---------- MATERIALS PROVIDED

File: src/rtl/ple_pkg.sv
`default_nettype none
// ----------------------------------------------------------------------------
// ple_pkg
// Shared constants, codes and types of the positional list engine.
// ----------------------------------------------------------------------------
package ple_pkg;

	localparam int CAPACITY = 32;
	localparam int IDX_W    = (CAPACITY > 1) ? $clog2(CAPACITY) : 1;
	localparam int CNT_W    = 7;
	localparam int DATA_W   = 32;
	localparam int CMD_W    = 3;
	localparam int ST_W     = 3;

	typedef logic [CMD_W-1:0] cmd_t;
	typedef logic [ST_W-1:0]  status_t;

	localparam cmd_t CMD_INS_FRONT = 3'd0;
	localparam cmd_t CMD_INS_END   = 3'd1;
	localparam cmd_t CMD_INS_POS   = 3'd2;
	localparam cmd_t CMD_DEL_FRONT = 3'd3;
	localparam cmd_t CMD_DEL_END   = 3'd4;
	localparam cmd_t CMD_DEL_POS   = 3'd5;
	localparam cmd_t CMD_READ      = 3'd6;

	localparam status_t ST_OK      = 3'd0;
	localparam status_t ST_FULL    = 3'd1;
	localparam status_t ST_EMPTY   = 3'd2;
	localparam status_t ST_INVALID = 3'd3;
	localparam status_t ST_RANGE   = 3'd4;

	typedef struct packed {
		logic              we;
		logic [IDX_W-1:0]  waddr;
		logic [DATA_W-1:0] wdata;
		logic              re;
		logic [IDX_W-1:0]  raddr;
	} mem_req_t;

endpackage
`default_nettype wire

File: src/rtl/ple_cmd_if.sv
`default_nettype none
// ----------------------------------------------------------------------------
// ple_cmd_if
// Command channel: one item carries a command, a value and a position.
// ----------------------------------------------------------------------------
interface ple_cmd_if
	import ple_pkg::*;
();
	logic                     valid;
	logic                     ready;
	logic [CMD_W-1:0]         cmd;
	logic signed [DATA_W-1:0] value;
	logic [CNT_W-1:0]         position;

	modport source (output valid, cmd, value, position, input ready);
	modport sink (input valid, cmd, value, position, output ready);
endinterface
`default_nettype wire

File: src/rtl/ple_res_if.sv
`default_nettype none
// ----------------------------------------------------------------------------
// ple_res_if
// Result channel: status, read-out element, last mark and entry count.
// ----------------------------------------------------------------------------
interface ple_res_if
	import ple_pkg::*;
();
	logic                     valid;
	logic                     ready;
	logic [ST_W-1:0]          status;
	logic signed [DATA_W-1:0] element;
	logic                     element_valid;
	logic                     last;
	logic [CNT_W-1:0]         entries;

	modport source (output valid, status, element, element_valid, last, entries,
		input ready);
	modport sink (input valid, status, element, element_valid, last, entries,
		output ready);
endinterface
`default_nettype wire

File: src/rtl/ple_store.sv
`default_nettype none
// ----------------------------------------------------------------------------
// ple_store
// Entry memory: one write and one registered read per cycle.
// ----------------------------------------------------------------------------
module ple_store
	import ple_pkg::*;
(
	input  wire logic              clk,
	input  wire mem_req_t          req,
	output logic [DATA_W-1:0]      rdata
);

	logic [DATA_W-1:0] slots [CAPACITY];

	always_ff @(posedge clk) begin
		if (req.we) begin
			slots[req.waddr] <= req.wdata;
		end
	end

	always_ff @(posedge clk) begin
		if (req.re) begin
			rdata <= slots[req.raddr];
		end
	end

endmodule
`default_nettype wire

File: src/rtl/ple_ctrl.sv
`default_nettype none
// ----------------------------------------------------------------------------
// ple_ctrl
// Sequencer: decodes a command, walks the shift or read-out through the
// memory one entry per step, and holds the result register.
// ----------------------------------------------------------------------------
module ple_ctrl
	import ple_pkg::*;
(
	input  wire logic         clk,
	input  wire logic         arst_n,
	ple_cmd_if.sink           cmd_ch,
	ple_res_if.source         res_ch,
	output mem_req_t          mem_req,
	input  wire logic [DATA_W-1:0] rdata
);

	typedef enum logic [4:0] {
		S_IDLE    = 5'b00001,
		S_MOVE    = 5'b00010,
		S_RESULT  = 5'b00100,
		S_RD_ADDR = 5'b01000,
		S_RD_DATA = 5'b10000
	} state_t;

	state_t            state_q;
	logic [CNT_W-1:0]  fill_q;
	logic [IDX_W-1:0]  j_q;
	logic [IDX_W-1:0]  stop_q;
	logic [IDX_W-1:0]  src_q;
	logic              ins_q;
	logic              more_q;
	logic              pend_q;
	logic [DATA_W-1:0] val_q;
	status_t           status_q;

	logic              out_valid_q;
	status_t           out_status_q;
	logic [DATA_W-1:0] out_elem_q;
	logic              out_ev_q;
	logic              out_last_q;
	logic [CNT_W-1:0]  out_entries_q;

	status_t           st;
	logic              do_ins;
	logic              do_del;
	logic              do_rd;
	logic [CNT_W-1:0]  idx_n;
	logic [CNT_W-1:0]  idx_p1;
	logic              full;
	logic              empty;
	logic              accept;
	logic              out_free;
	logic              out_load;
	logic              rd_last;

	assign full     = fill_q >= CNT_W'(CAPACITY);
	assign empty    = fill_q == '0;
	assign accept   = cmd_ch.valid && cmd_ch.ready;
	assign out_free = !out_valid_q || res_ch.ready;
	assign out_load = ((state_q == S_RESULT) || (state_q == S_RD_DATA)) && out_free;
	assign idx_p1   = idx_n + CNT_W'(1);
	assign rd_last  = (CNT_W'(j_q) + CNT_W'(1)) == fill_q;

	assign cmd_ch.ready         = state_q == S_IDLE;
	assign res_ch.valid         = out_valid_q;
	assign res_ch.status        = out_status_q;
	assign res_ch.element       = out_elem_q;
	assign res_ch.element_valid = out_ev_q;
	assign res_ch.last          = out_last_q;
	assign res_ch.entries       = out_entries_q;

	always_comb begin
		st     = ST_OK;
		do_ins = 1'b0;
		do_del = 1'b0;
		do_rd  = 1'b0;
		idx_n  = '0;
		case (cmd_ch.cmd)
			CMD_INS_FRONT: begin
				if (full) st = ST_FULL;
				else do_ins = 1'b1;
			end
			CMD_INS_END: begin
				idx_n = fill_q;
				if (full) st = ST_FULL;
				else do_ins = 1'b1;
			end
			CMD_INS_POS: begin
				idx_n = cmd_ch.position - CNT_W'(1);
				if (cmd_ch.position == '0) st = ST_INVALID;
				else if (full) st = ST_FULL;
				else if ({1'b0, cmd_ch.position} > ({1'b0, fill_q} + 8'd1)) st = ST_RANGE;
				else do_ins = 1'b1;
			end
			CMD_DEL_FRONT: begin
				if (empty) st = ST_EMPTY;
				else do_del = 1'b1;
			end
			CMD_DEL_END: begin
				idx_n = fill_q - CNT_W'(1);
				if (empty) st = ST_EMPTY;
				else do_del = 1'b1;
			end
			CMD_DEL_POS: begin
				idx_n = cmd_ch.position - CNT_W'(1);
				if (empty) st = ST_EMPTY;
				else if (cmd_ch.position == '0) st = ST_INVALID;
				else if (cmd_ch.position > fill_q) st = ST_RANGE;
				else do_del = 1'b1;
			end
			CMD_READ: begin
				if (empty) st = ST_EMPTY;
				else do_rd = 1'b1;
			end
			default: st = ST_OK;
		endcase
	end

	always_comb begin
		mem_req = '0;
		case (state_q)
			S_MOVE: begin
				mem_req.re    = more_q;
				mem_req.raddr = j_q;
				if (pend_q) begin
					mem_req.we    = 1'b1;
					mem_req.waddr = ins_q ? src_q + IDX_W'(1) : src_q - IDX_W'(1);
					mem_req.wdata = rdata;
				end else if (!more_q && ins_q) begin
					mem_req.we    = 1'b1;
					mem_req.waddr = stop_q;
					mem_req.wdata = val_q;
				end
			end
			S_RD_ADDR: begin
				mem_req.re    = 1'b1;
				mem_req.raddr = j_q;
			end
			default: mem_req = '0;
		endcase
	end

	always_ff @(posedge clk or negedge arst_n) begin
		if (!arst_n) begin
			state_q     <= S_IDLE;
			fill_q      <= '0;
			more_q      <= 1'b0;
			pend_q      <= 1'b0;
			out_valid_q <= 1'b0;
		end else begin
			if (out_valid_q && res_ch.ready && !out_load) out_valid_q <= 1'b0;
			case (state_q)
				S_IDLE: begin
					if (accept) begin
						val_q    <= cmd_ch.value;
						status_q <= st;
						pend_q   <= 1'b0;
						if (do_ins) begin
							state_q <= S_MOVE;
							ins_q   <= 1'b1;
							more_q  <= idx_n < fill_q;
							j_q     <= IDX_W'(fill_q - CNT_W'(1));
							stop_q  <= IDX_W'(idx_n);
						end else if (do_del) begin
							state_q <= S_MOVE;
							ins_q   <= 1'b0;
							more_q  <= idx_p1 < fill_q;
							j_q     <= IDX_W'(idx_p1);
							stop_q  <= IDX_W'(fill_q - CNT_W'(1));
						end else if (do_rd) begin
							state_q <= S_RD_ADDR;
							j_q     <= '0;
						end else begin
							state_q <= S_RESULT;
						end
					end
				end
				S_MOVE: begin
					if (more_q) begin
						src_q  <= j_q;
						pend_q <= 1'b1;
						if (j_q == stop_q) more_q <= 1'b0;
						else j_q <= ins_q ? j_q - IDX_W'(1) : j_q + IDX_W'(1);
					end else begin
						pend_q <= 1'b0;
					end
					if (!more_q && !pend_q) begin
						fill_q  <= ins_q ? fill_q + CNT_W'(1) : fill_q - CNT_W'(1);
						state_q <= S_RESULT;
					end
				end
				S_RESULT: begin
					if (out_free) begin
						out_valid_q   <= 1'b1;
						out_status_q  <= status_q;
						out_elem_q    <= '0;
						out_ev_q      <= 1'b0;
						out_last_q    <= 1'b1;
						out_entries_q <= fill_q;
						state_q       <= S_IDLE;
					end
				end
				S_RD_ADDR: begin
					state_q <= S_RD_DATA;
				end
				S_RD_DATA: begin
					if (out_free) begin
						out_valid_q   <= 1'b1;
						out_status_q  <= ST_OK;
						out_elem_q    <= rdata;
						out_ev_q      <= 1'b1;
						out_last_q    <= rd_last;
						out_entries_q <= fill_q;
						if (rd_last) begin
							state_q <= S_IDLE;
						end else begin
							j_q     <= j_q + IDX_W'(1);
							state_q <= S_RD_ADDR;
						end
					end
				end
				default: state_q <= S_IDLE;
			endcase
		end
	end

endmodule
`default_nettype wire

File: src/rtl/positional_list_engine.sv
`default_nettype none
// ----------------------------------------------------------------------------
// positional_list_engine
// Bounded ordered list of signed 32-bit entries with positional insert,
// delete and full read-out.
// ----------------------------------------------------------------------------
// The list lives in a single-port-write, registered-read memory, and one
// sequencer steps every command through it, so the block takes one command
// at a time and holds cmd_ch.ready low until that command's results are
// queued. An insert or delete moves k entries, where k is the number of
// entries behind the target position, one entry per cycle through the
// memory port, and then passes to the result state. Error results and
// unused command codes move nothing and go straight to the result state. A
// read-out emits one result per entry (address, then registered data), with
// last set on the final entry; an empty list gives a single empty result. A
// stalled result channel holds the sequencer in its result states. No
// clearing pass is run after reset; entries are only read below the fill
// count.
// ----------------------------------------------------------------------------
module positional_list_engine
	import ple_pkg::*;
(
	input  wire logic clk,
	input  wire logic arst_n,
	ple_cmd_if.sink   cmd_ch,
	ple_res_if.source res_ch
);

	mem_req_t          mem_req;
	logic [DATA_W-1:0] rdata;

	ple_ctrl u_ctrl (
		.clk     (clk),
		.arst_n  (arst_n),
		.cmd_ch  (cmd_ch),
		.res_ch  (res_ch),
		.mem_req (mem_req),
		.rdata   (rdata)
	);

	ple_store u_store (
		.clk   (clk),
		.req   (mem_req),
		.rdata (rdata)
	);

	a_entries_bound: assert property (@(posedge clk) disable iff (!arst_n)
		res_ch.valid |-> res_ch.entries <= CNT_W'(CAPACITY))
		else $error("entry count above capacity");

	a_elem_ok: assert property (@(posedge clk) disable iff (!arst_n)
		res_ch.valid && res_ch.element_valid |-> res_ch.status == ST_OK)
		else $error("read-out element with error status");

	a_single_last: assert property (@(posedge clk) disable iff (!arst_n)
		res_ch.valid && !res_ch.element_valid |-> res_ch.last)
		else $error("non-element result not marked last");

	a_busy_after_accept: assert property (@(posedge clk) disable iff (!arst_n)
		cmd_ch.valid && cmd_ch.ready |=> !cmd_ch.ready)
		else $error("command taken while previous one in progress");

	a_port_split: assert property (@(posedge clk) disable iff (!arst_n)
		mem_req.we && mem_req.re |-> mem_req.waddr != mem_req.raddr)
		else $error("shift reads and writes the same entry");

endmodule
`default_nettype wire

File: src/flat_wrapper.sv
// flat-port wrapper written by rule: the top's interface ports become plain ports
module positional_list_engine_flat import ple_pkg::*;
  (clk, arst_n, cmd_ch_valid, cmd_ch_cmd, cmd_ch_value, cmd_ch_position, cmd_ch_ready, res_ch_valid, res_ch_status, res_ch_element, res_ch_element_valid, res_ch_last, res_ch_entries, res_ch_ready);
  ple_cmd_if cmd_ch_i ();
  ple_res_if res_ch_i ();
  input  wire logic clk;
  input  wire logic arst_n;
  input wire logic [$bits(cmd_ch_i.valid)-1:0] cmd_ch_valid;
  input wire logic [$bits(cmd_ch_i.cmd)-1:0] cmd_ch_cmd;
  input wire logic [$bits(cmd_ch_i.value)-1:0] cmd_ch_value;
  input wire logic [$bits(cmd_ch_i.position)-1:0] cmd_ch_position;
  output wire logic [$bits(cmd_ch_i.ready)-1:0] cmd_ch_ready;
  output wire logic [$bits(res_ch_i.valid)-1:0] res_ch_valid;
  output wire logic [$bits(res_ch_i.status)-1:0] res_ch_status;
  output wire logic [$bits(res_ch_i.element)-1:0] res_ch_element;
  output wire logic [$bits(res_ch_i.element_valid)-1:0] res_ch_element_valid;
  output wire logic [$bits(res_ch_i.last)-1:0] res_ch_last;
  output wire logic [$bits(res_ch_i.entries)-1:0] res_ch_entries;
  input wire logic [$bits(res_ch_i.ready)-1:0] res_ch_ready;
  assign cmd_ch_i.valid = cmd_ch_valid;
  assign cmd_ch_i.cmd = cmd_ch_cmd;
  assign cmd_ch_i.value = cmd_ch_value;
  assign cmd_ch_i.position = cmd_ch_position;
  assign cmd_ch_ready = cmd_ch_i.ready;
  assign res_ch_valid = res_ch_i.valid;
  assign res_ch_status = res_ch_i.status;
  assign res_ch_element = res_ch_i.element;
  assign res_ch_element_valid = res_ch_i.element_valid;
  assign res_ch_last = res_ch_i.last;
  assign res_ch_entries = res_ch_i.entries;
  assign res_ch_i.ready = res_ch_ready;
  positional_list_engine u_core (.clk(clk), .arst_n(arst_n), .cmd_ch(cmd_ch_i), .res_ch(res_ch_i));
endmodule
File: config.mk
export PLATFORM = sky130hd
export DESIGN_NAME = positional_list_engine_flat
export DESIGN_NICKNAME = d
export VERILOG_FILES = /design/src/rtl/ple_pkg.sv /design/src/rtl/ple_cmd_if.sv /design/src/rtl/ple_res_if.sv /design/src/rtl/ple_store.sv /design/src/rtl/ple_ctrl.sv /design/src/rtl/positional_list_engine.sv /design/src/flat_wrapper.sv
export SDC_FILE = /design/constraint.sdc
export NUM_CORES = 1
export LEC_CHECK = 0
export ABC_AREA = 1
export BUFFER_PORTS_ARGS = -buffer_cell sky130_fd_sc_hd__buf_2
export CORE_MARGIN = 4
export CORE_UTILIZATION = 35
export DETAILED_ROUTE_END_ITERATION = 6
export GPL_ROUTABILITY_DRIVEN = 1
export GPL_TIMING_DRIVEN = 0
export SLEW_MARGIN = 40
export SYNTH_ARGS = -nofsm -noshare
export SYNTH_HDL_FRONTEND = slang
export SYNTH_SLANG_ARGS = --single-unit
export TNS_END_PERCENT = 10
File: constraint.sdc
create_clock -name clk -period 4.41 [get_ports clk]
set_input_delay 1.1025 -clock clk [delete_from_list [all_inputs] [get_ports clk]]
set_output_delay 1.1025 -clock clk [all_outputs]
set_load 0.005 [all_outputs]
After elaboration in Yosys (flattened, before gate mapping)
Memory sizes are Yosys's and may differ from the RTL's. A register that Yosys moved wholly into a read port is not among the register bits. Index checks and enable logic that the tools add are counted.

Register bits: 110. RAM bits: 1024. Bits of input ports: 46. Output and inout bits: 46. Logic and storage cells: 162. Memories kept: 1.

Memories: u_core.u_store.slots (depth 32, bits a word 32, read ports 1, clocked after memory_dff 1, wr ports 1, RTL line ple_store.sv:14) `logic [DATA_W-1:0] slots [CAPACITY];`.

Add/subtract/negate cells: 10. Order comparisons: 5. Equal/unequal tests: 22. Muxes and demuxes: 74. Reductions and logical operators: 34.

Operators with widths (number): $mux 38 (3); $mux 5 (16); $mux 32 (2); $pmux 32 s2 (1); $mux 1 (26); $pmux 5 s5 (1); $mux 3 (8); $pmux 7 s3 (1); $mux 4 (4); $pmux 5 s3 (1); $add 7x1->7 const B (2); $logic_not 7->1 (2); $lt 7x7->1 (2); $sub 7x1->7 const B (2); $ne 2x2->1 const B (6); $pmux 1 s2 (6); $pmux 3 s4 (1); $pmux 6 s2 (1); $reduce_and 3->1 (4); $reduce_and 4->1 (3); $add 5x1->5 const B (2); $sub 5x1->5 const B (2); $eq 3x3->1 const B (3); $add 7x1->8 const B (1); 29 further kinds (45).

Depth between registers and ports, before layout
Gate-level depths: netlist (run 1).

Word-level depth: 9. Depth in mapped cells: 20. Depth with buffers taken out: 19.

Modules after synthesis
Synthesis (run 1) repeated with hierarchy kept, for this count alone.

Cells, all modules: 4305. Area total of the unflattened synthesis: 49412.4 µm².

Modules (own cells, without submodules): ple_store (instances 1, cells each 3536, area each 42726.0 µm²); ple_ctrl (instances 1, cells each 769, area each 6686.4 µm²).

Worst setup path after synthesis (run 1)
OpenSTA, ideal clock, no wires.

Path type: input -> register. From: input port arst_n. To: register u_core.u_ctrl.out_elem_q[0] (netlist: u_core.u_ctrl.res_ch.element[0]) (enable). Setup time: 0.477 ns. Arrival: 3.738 ns. Setup slack: 0.194 ns. Stages on the path: 2. Path buffers: 0. Cell sequence: inv_1 nor3_1.

Cells in the longest elaborated chain, start to end: 1.

RTL lines: from (decl) (RTL line flat_wrapper.sv:7) `input wire logic arst_n;`; $reduce_and 4->1 (no line); to (signal assigned) (RTL line ple_ctrl.sv:211) `out_elem_q <= rdata;`; to (decl) (RTL line ple_ctrl.sv:39) `logic [DATA_W-1:0] out_elem_q;`.

Every way passes these cells. A chain may end at the register's enable or synchronous reset.

Worst setup path in the final report (run 1)
From: register u_core.u_ctrl.ins_q. To: memory u_core.u_store.slots[30][26] (enable).

Cells in the longest elaborated chain, start to end: 6.

RTL lines: from (decl) (RTL line ple_ctrl.sv:31) `logic ins_q;`; from (signal assigned) (RTL line ple_ctrl.sv:161) `ins_q <= 1'b1;`; from (signal assigned) (RTL line ple_ctrl.sv:167) `ins_q <= 1'b0;`; $logic_and 1x1->1 (RTL line ple_ctrl.sv:130) `end else if (!more_q && ins_q) begin`; $mux 38 (RTL line ple_ctrl.sv:130); $mux 38 * (RTL line ple_ctrl.sv:126) `if (pend_q) begin`; $mux 38 * (RTL line ple_ctrl.sv:122) `case (state_q)`; $mux 1 (RTL line ple_store.sv:17) `if (req.we) begin`; $mux 1 (not written as such) (RTL line ple_store.sv:18) `slots[req.waddr] <= req.wdata;`; to (decl) (RTL line ple_store.sv:14).

Mark *: on every way between the ends. The rest lies on a longest branch, timed or not.

==> out/metrics.csv, run 1 <==
stage,metric,value,unit
synthesis,synth_adder_area_share,0.9386,%
place,placed_cell_area,54590,sq um
critical_path,crit_type,flip-flop to flip-flop,
timing,tightest_slew,0.8980,ns
critical_path,path_max_fanout,17,
synthesis,synth-compound-area-share,9.686,%
synthesis,async_flop_share,1.286,%
place,place_congestion,0.9513,
power,leakage,22.96,nW
critical_path,endpoint_kind,flip-flop,
drt,antenna_left,1,
timing,period_share,86.59,%
run,cap_violations,0,
synthesis,synthCells,4013,
die,ios,92,
clocking,cts_sinks,1166,
synthesis,netlist.area_leader.share,70.84,%
grt,grt_start_max_net_pins,33,
timing,hold_viol_final,0,
timing,clock.fmax,261.9,MHz
synthesis,synth_area,48790,sq um
finish,stdcell_count,6313,
drt,drtPass1Iterations,6,
drt,via_count,33211,
synthesis,yosysMostFrequentCell,edfxtp_1,
timing,relSlewSlack,40.13,%
timing,finalSetupViolCount,0,
synthesis,synthTopCellsByCount,"edfxtp_1, nand2_1, nor2_1",
drt,first_iter_violations,3888,
clocking,post-cts-setup-buffers,0,
outcome,violations,antenna violations,
critical_path,worstSetupStartpointType,flip-flop,
timing,finalHoldWorstSlack,0.3318,ns
timing,fin_worst_skew,0.04172,ns
finish,nets,4418,
place,dpl.hpwl,107300,um
drt,drc,0,
synthesis,synth_area_leaders,"edfxtp_1, o211ai_1, nand2_1",
clocking,clkTransAtPathRegs,0.06,ns
timing,rsz0062_at_grt,false,
place,placement.io_buffers,91,
synthesis,synth-xor-area-share,0.4667,%
grt,first_global_vias,31339,
drt,wirelength,148500,um
critical_path,r2r_cells,14,
synthesis,syn_area_per_cell,12.16,sq um
critical_path,r2r_start,u_core.u_ctrl.ins_q$_SDFFCE_PP1P_,
critical_path,startpoint,u_core.u_ctrl.ins_q$_SDFFCE_PP1P_,
synthesis,synth_top_family_by_area,simple AND/OR/NAND/NOR gates,
critical_path,worst-r2r-setup-slack,0.59,ns
synthesis,synth_top_cell_by_area,edfxtp_1,
place,dp.cells,6081,
grt,grt_overflow,0,
timing,slew_violations,0,
clocking,cts_buffers,116,
clocking,clockBufferDepth,3,
grt,grt_pass1_wl,214100,um
synthesis,ys_seq_area_share,71.61,%
clocking,cts_tree,yes,
synthesis,synth-simple-area-share,12.14,%
die,start_util,35.35,%
clocking,cts-hold-fix-buffers,0,
critical_path,crit_arrival,4.21,ns
grt,track_usage,19.89,%
die,die_area,145400,sq um
synthesis,synth_fp_nets,4095,
outcome,status,"finished, violations left",
die,dieHeight,381.4,um
clocking,clockRootBuffer,clkbuf_16,
drt,routedWlPerCell,23.52,um
clocking,h-tree-depth,3,
finish,area_delta_synth_final,20.07,%
critical_path,crit_end,u_core.u_store.slots[30][26]$_DFFE_PP_,
hold_path,hold_path.class,input pin to async pin,
critical_path,required,4.80,ns
finish,drive_gt1_share,13.69,%
finish,utilization,42.45,%
synthesis,synth_edf_count,1151,
drt,vias_per_cell,5.261,
clocking,clkLatencyLatePin,0.73,ns
die,rows,136,
synthesis,synthMuxAreaShare,0,%
clocking,post_cts_resized,0,
timing,fin_crit,3.818,ns
critical_path,r2r-end,u_core.u_store.slots[30][26]$_DFFE_PP_,
synthesis,synth-main-ff-cell,edfxtp_1,
synthesis,ys_warn_count,0,
power,powerDensity,481.4,nW/um^2
synthesis,synth_cell_types,46,
finish,design_area,58580,sq um
synthesis,synth_seq_cells,1166,
grt,antenna_found_initial,11,
die,die_x,381.4,um
power,ir_drop,311.7,uV
die,core,138000,sq um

--------------------

The answer is the lines above between the line holding "assign res_ch_element_valid = res_ch_i.element_valid;" and the line holding "export DESIGN_NICKNAME = d", inclusive, each written out exactly, and no others.

  assign res_ch_element_valid = res_ch_i.element_valid;
  assign res_ch_last = res_ch_i.last;
  assign res_ch_entries = res_ch_i.entries;
  assign res_ch_i.ready = res_ch_ready;
  positional_list_engine u_core (.clk(clk), .arst_n(arst_n), .cmd_ch(cmd_ch_i), .res_ch(res_ch_i));
endmodule
File: config.mk
export PLATFORM = sky130hd
export DESIGN_NAME = positional_list_engine_flat
export DESIGN_NICKNAME = d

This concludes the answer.